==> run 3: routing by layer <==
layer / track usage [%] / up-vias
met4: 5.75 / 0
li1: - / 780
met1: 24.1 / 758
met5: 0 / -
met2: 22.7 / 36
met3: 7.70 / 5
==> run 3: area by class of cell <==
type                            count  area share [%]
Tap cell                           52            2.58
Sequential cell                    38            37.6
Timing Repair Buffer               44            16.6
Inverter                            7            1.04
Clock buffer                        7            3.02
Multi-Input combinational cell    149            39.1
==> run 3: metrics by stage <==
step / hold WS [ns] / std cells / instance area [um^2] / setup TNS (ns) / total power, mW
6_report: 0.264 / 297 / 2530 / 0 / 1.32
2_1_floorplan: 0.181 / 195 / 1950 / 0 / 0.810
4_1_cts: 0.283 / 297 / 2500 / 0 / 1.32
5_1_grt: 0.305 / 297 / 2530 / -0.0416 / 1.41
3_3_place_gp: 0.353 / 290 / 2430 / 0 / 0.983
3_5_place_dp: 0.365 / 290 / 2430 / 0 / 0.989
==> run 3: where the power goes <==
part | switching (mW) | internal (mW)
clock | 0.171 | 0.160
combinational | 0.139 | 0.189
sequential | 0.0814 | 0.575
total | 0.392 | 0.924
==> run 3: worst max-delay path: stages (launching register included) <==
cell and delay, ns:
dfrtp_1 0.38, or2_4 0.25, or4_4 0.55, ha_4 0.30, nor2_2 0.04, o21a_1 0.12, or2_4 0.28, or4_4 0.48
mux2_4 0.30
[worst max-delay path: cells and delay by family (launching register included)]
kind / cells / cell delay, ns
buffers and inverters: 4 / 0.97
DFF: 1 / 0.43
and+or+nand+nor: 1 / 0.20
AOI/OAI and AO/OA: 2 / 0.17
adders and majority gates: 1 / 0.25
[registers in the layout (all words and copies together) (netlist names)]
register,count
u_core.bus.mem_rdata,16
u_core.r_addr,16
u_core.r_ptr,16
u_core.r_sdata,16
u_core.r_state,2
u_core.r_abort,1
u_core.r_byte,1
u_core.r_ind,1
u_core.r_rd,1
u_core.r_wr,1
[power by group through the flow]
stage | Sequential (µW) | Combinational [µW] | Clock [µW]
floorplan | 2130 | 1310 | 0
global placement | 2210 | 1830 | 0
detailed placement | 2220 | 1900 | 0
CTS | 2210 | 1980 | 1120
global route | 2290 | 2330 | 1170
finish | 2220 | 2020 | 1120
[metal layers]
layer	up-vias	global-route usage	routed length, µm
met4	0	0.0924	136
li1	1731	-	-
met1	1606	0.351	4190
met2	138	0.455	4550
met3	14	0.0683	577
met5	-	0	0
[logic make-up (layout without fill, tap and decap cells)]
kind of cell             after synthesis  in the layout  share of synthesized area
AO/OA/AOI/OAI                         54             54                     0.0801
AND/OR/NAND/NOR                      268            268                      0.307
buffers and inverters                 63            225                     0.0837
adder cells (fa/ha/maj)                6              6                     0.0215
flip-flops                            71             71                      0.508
==> src/flat_wrapper.sv <==
// flat-port wrapper written by rule: the top's interface ports become plain ports
module sync_fifo_flags_flat import sync_fifo_pkg::*;
#(
  parameter int WIDTH     = DEF_WIDTH,
  parameter int DEPTH     = DEF_DEPTH,
  parameter int PTR_ADDR  = clog2(DEF_DEPTH),
  parameter int AF_THRESH = 14,
  parameter int AE_THRESH = 2
)
  (clk_i, rst_i, fifo_if_wr_en_i, fifo_if_wdata_i, fifo_if_rd_en_i, fifo_if_full_o, fifo_if_almost_full_o, fifo_if_wr_error_o, fifo_if_rdata_o, fifo_if_rvalid_o, fifo_if_empty_o, fifo_if_almost_empty_o, fifo_if_rd_error_o, fifo_if_count_o);
  sync_fifo_flags_if #(.WIDTH(WIDTH), .PTR_ADDR(PTR_ADDR)) fifo_if_i ();
  input  logic clk_i;
  input  logic rst_i;
  input wire logic [$bits(fifo_if_i.wr_en_i)-1:0] fifo_if_wr_en_i;
  input wire logic [$bits(fifo_if_i.wdata_i)-1:0] fifo_if_wdata_i;
  input wire logic [$bits(fifo_if_i.rd_en_i)-1:0] fifo_if_rd_en_i;
  output wire logic [$bits(fifo_if_i.full_o)-1:0] fifo_if_full_o;
  output wire logic [$bits(fifo_if_i.almost_full_o)-1:0] fifo_if_almost_full_o;
  output wire logic [$bits(fifo_if_i.wr_error_o)-1:0] fifo_if_wr_error_o;
  output wire logic [$bits(fifo_if_i.rdata_o)-1:0] fifo_if_rdata_o;
  output wire logic [$bits(fifo_if_i.rvalid_o)-1:0] fifo_if_rvalid_o;
  output wire logic [$bits(fifo_if_i.empty_o)-1:0] fifo_if_empty_o;
  output wire logic [$bits(fifo_if_i.almost_empty_o)-1:0] fifo_if_almost_empty_o;
  output wire logic [$bits(fifo_if_i.rd_error_o)-1:0] fifo_if_rd_error_o;
  output wire logic [$bits(fifo_if_i.count_o)-1:0] fifo_if_count_o;
  assign fifo_if_i.wr_en_i = fifo_if_wr_en_i;
  assign fifo_if_i.wdata_i = fifo_if_wdata_i;
  assign fifo_if_i.rd_en_i = fifo_if_rd_en_i;
  assign fifo_if_full_o = fifo_if_i.full_o;
  assign fifo_if_almost_full_o = fifo_if_i.almost_full_o;
  assign fifo_if_wr_error_o = fifo_if_i.wr_error_o;
  assign fifo_if_rdata_o = fifo_if_i.rdata_o;
  assign fifo_if_rvalid_o = fifo_if_i.rvalid_o;
  assign fifo_if_empty_o = fifo_if_i.empty_o;
  assign fifo_if_almost_empty_o = fifo_if_i.almost_empty_o;
  assign fifo_if_rd_error_o = fifo_if_i.rd_error_o;
  assign fifo_if_count_o = fifo_if_i.count_o;
  sync_fifo_flags #(.WIDTH(WIDTH), .DEPTH(DEPTH), .PTR_ADDR(PTR_ADDR), .AF_THRESH(AF_THRESH), .AE_THRESH(AE_THRESH)) u_core (.clk_i(clk_i), .rst_i(rst_i), .fifo_if(fifo_if_i));
endmodule
==> config.mk <==
export PLATFORM = sky130hd
export DESIGN_NAME = sync_fifo_flags_flat
export DESIGN_NICKNAME = d
export VERILOG_FILES = /design/src/rtl/sync_fifo_pkg.sv /design/src/rtl/sync_fifo_flags_if.sv /design/src/rtl/sync_fifo_mem.sv /design/src/rtl/sync_fifo_flags.sv /design/src/flat_wrapper.sv
export SDC_FILE = /design/constraint.sdc
export NUM_CORES = 1
export LEC_CHECK = 0
export CAP_MARGIN = 20
export CORE_ASPECT_RATIO = 0.8
export CORE_UTILIZATION = 48
export DETAILED_ROUTE_END_ITERATION = 16
export DONT_BUFFER_PORTS = 1
export SETUP_SLACK_MARGIN = 0.02
export SLEW_MARGIN = 20
export SYNTH_ARGS = -nofsm -noshare
export SYNTH_HDL_FRONTEND = slang
export SYNTH_SLANG_ARGS = --single-unit
==> constraint.sdc <==
create_clock -name clk_i -period 4.04 [get_ports clk_i]
set_input_delay 0.202 -clock clk_i [delete_from_list [all_inputs] [get_ports clk_i]]
set_output_delay 0.202 -clock clk_i [all_outputs]
set_load 0.005 [all_outputs]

* * *

- [Requirement] Would you please copy every line in the data that contains the word "launching"?

- [Your response]
==> run 3: worst max-delay path: stages (launching register included) <==
[worst max-delay path: cells and delay by family (launching register included)]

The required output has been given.